Pull out every line below holding the word "layer".

===============

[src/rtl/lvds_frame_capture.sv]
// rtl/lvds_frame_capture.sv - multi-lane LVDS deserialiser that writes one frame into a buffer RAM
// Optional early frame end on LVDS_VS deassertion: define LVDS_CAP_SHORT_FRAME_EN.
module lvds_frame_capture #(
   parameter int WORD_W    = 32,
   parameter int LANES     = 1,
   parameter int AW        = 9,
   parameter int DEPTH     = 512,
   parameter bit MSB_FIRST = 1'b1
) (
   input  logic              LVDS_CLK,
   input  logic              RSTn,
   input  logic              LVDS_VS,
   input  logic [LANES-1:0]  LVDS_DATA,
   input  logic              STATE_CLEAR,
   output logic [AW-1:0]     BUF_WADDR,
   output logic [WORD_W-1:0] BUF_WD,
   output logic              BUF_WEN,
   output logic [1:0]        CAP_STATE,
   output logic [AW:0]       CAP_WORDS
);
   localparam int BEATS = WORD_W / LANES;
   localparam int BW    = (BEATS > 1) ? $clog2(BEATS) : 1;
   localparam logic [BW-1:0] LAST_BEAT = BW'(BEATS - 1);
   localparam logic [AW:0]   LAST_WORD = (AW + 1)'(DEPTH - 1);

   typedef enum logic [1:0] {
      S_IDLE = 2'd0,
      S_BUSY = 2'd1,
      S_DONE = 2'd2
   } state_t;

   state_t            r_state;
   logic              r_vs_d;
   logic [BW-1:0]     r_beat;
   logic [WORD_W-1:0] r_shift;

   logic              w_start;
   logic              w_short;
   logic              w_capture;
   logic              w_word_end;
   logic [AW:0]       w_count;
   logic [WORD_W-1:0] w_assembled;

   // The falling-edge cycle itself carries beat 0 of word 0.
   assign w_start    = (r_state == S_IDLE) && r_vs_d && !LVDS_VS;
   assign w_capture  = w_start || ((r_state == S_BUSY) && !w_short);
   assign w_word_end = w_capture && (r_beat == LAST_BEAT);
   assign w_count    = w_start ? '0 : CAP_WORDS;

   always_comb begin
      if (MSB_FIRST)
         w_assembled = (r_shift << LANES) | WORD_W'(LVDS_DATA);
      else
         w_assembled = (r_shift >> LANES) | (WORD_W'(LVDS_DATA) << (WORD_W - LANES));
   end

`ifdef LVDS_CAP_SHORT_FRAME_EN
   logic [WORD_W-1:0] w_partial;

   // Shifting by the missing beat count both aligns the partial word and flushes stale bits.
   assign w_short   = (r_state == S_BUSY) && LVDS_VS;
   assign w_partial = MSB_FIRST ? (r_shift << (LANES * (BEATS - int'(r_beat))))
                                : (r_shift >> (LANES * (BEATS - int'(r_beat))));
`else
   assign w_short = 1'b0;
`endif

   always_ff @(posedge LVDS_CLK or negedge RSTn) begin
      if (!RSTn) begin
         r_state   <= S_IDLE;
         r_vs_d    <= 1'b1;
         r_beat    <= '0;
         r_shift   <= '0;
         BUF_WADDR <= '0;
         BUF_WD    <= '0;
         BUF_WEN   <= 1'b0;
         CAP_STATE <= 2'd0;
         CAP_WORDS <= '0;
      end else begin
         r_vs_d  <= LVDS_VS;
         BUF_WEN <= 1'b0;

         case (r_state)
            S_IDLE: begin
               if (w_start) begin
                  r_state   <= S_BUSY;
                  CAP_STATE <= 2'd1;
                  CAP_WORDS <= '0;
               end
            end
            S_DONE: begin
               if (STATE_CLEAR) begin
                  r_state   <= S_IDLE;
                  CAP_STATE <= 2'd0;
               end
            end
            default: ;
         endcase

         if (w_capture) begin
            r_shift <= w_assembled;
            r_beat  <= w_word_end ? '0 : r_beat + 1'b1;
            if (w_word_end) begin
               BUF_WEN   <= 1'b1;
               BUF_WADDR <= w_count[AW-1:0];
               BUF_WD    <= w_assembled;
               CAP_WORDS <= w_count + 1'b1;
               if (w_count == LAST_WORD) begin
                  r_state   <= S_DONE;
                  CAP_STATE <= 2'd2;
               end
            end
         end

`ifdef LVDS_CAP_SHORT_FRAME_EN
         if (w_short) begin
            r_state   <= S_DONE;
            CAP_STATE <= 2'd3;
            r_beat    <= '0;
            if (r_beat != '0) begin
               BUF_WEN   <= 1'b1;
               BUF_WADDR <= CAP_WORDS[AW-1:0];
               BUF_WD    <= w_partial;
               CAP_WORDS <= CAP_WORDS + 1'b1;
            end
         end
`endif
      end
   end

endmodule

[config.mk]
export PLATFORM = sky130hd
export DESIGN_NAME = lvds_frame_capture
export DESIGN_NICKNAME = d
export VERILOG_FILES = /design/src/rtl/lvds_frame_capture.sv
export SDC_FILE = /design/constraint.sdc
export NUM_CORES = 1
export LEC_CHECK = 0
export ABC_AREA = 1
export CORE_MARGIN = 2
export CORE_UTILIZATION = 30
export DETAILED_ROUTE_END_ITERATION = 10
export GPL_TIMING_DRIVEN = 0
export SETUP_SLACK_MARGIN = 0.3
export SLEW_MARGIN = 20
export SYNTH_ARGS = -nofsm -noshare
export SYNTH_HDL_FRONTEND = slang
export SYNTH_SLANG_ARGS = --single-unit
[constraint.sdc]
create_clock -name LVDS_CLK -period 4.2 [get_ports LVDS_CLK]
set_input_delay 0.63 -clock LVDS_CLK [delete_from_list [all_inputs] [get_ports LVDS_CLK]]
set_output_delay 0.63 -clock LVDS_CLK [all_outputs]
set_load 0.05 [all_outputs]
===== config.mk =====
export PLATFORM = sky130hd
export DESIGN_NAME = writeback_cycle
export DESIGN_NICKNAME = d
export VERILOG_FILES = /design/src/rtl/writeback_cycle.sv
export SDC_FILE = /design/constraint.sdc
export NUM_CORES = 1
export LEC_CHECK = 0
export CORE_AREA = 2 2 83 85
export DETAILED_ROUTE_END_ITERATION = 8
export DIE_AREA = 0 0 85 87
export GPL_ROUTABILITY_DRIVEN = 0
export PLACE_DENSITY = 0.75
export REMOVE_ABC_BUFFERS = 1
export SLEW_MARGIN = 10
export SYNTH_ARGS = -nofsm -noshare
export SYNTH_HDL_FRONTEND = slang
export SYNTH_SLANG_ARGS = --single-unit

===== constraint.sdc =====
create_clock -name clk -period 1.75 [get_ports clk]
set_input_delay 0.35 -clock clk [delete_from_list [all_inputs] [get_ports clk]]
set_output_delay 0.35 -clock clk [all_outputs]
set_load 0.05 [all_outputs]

===============

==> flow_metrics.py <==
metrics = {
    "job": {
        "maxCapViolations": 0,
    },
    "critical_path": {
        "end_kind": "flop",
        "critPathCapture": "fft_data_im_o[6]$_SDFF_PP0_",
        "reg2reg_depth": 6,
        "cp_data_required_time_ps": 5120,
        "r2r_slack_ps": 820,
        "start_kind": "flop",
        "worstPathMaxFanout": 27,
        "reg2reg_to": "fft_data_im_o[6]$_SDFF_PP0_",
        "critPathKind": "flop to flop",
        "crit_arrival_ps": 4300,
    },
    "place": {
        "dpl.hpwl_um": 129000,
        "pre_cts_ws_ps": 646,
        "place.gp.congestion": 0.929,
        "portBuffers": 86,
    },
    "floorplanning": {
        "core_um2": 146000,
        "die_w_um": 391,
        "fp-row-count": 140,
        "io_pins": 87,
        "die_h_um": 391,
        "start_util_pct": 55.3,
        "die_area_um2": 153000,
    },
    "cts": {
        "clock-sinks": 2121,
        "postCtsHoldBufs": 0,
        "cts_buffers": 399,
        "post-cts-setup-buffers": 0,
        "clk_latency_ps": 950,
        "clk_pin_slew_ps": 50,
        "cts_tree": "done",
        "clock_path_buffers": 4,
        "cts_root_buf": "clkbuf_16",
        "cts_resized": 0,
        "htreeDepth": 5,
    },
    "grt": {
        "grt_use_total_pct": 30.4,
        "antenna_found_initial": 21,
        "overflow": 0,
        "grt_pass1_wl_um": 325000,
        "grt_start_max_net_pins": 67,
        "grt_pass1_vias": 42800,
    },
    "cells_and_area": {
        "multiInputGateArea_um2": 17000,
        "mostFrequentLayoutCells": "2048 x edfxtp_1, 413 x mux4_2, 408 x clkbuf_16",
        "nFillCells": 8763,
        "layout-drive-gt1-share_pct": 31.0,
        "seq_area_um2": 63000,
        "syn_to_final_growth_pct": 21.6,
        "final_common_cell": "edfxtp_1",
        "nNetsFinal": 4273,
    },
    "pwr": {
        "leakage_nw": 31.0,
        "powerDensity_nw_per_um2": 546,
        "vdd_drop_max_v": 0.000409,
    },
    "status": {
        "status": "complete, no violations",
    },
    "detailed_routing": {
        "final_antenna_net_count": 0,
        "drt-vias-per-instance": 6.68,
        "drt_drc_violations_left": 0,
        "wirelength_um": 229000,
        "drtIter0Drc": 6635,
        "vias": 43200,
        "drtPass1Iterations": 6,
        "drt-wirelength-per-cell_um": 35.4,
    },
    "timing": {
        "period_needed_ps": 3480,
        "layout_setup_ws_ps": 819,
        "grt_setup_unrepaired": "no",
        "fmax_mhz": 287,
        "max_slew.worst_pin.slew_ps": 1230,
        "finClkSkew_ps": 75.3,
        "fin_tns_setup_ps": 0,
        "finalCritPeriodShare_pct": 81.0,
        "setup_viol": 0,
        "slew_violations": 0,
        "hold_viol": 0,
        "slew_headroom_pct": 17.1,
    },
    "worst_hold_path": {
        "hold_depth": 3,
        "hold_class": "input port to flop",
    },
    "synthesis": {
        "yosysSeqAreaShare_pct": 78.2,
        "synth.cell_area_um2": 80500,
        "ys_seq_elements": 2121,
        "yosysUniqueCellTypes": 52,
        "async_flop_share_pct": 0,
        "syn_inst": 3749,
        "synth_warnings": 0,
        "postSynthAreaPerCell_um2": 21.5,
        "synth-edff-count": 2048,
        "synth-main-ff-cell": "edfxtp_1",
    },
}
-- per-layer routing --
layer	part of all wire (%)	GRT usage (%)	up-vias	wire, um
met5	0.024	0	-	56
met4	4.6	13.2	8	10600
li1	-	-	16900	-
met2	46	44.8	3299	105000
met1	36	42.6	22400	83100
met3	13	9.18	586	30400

===============

◆ Exercise solution
-- per-layer routing --
layer	part of all wire (%)	GRT usage (%)	up-vias	wire, um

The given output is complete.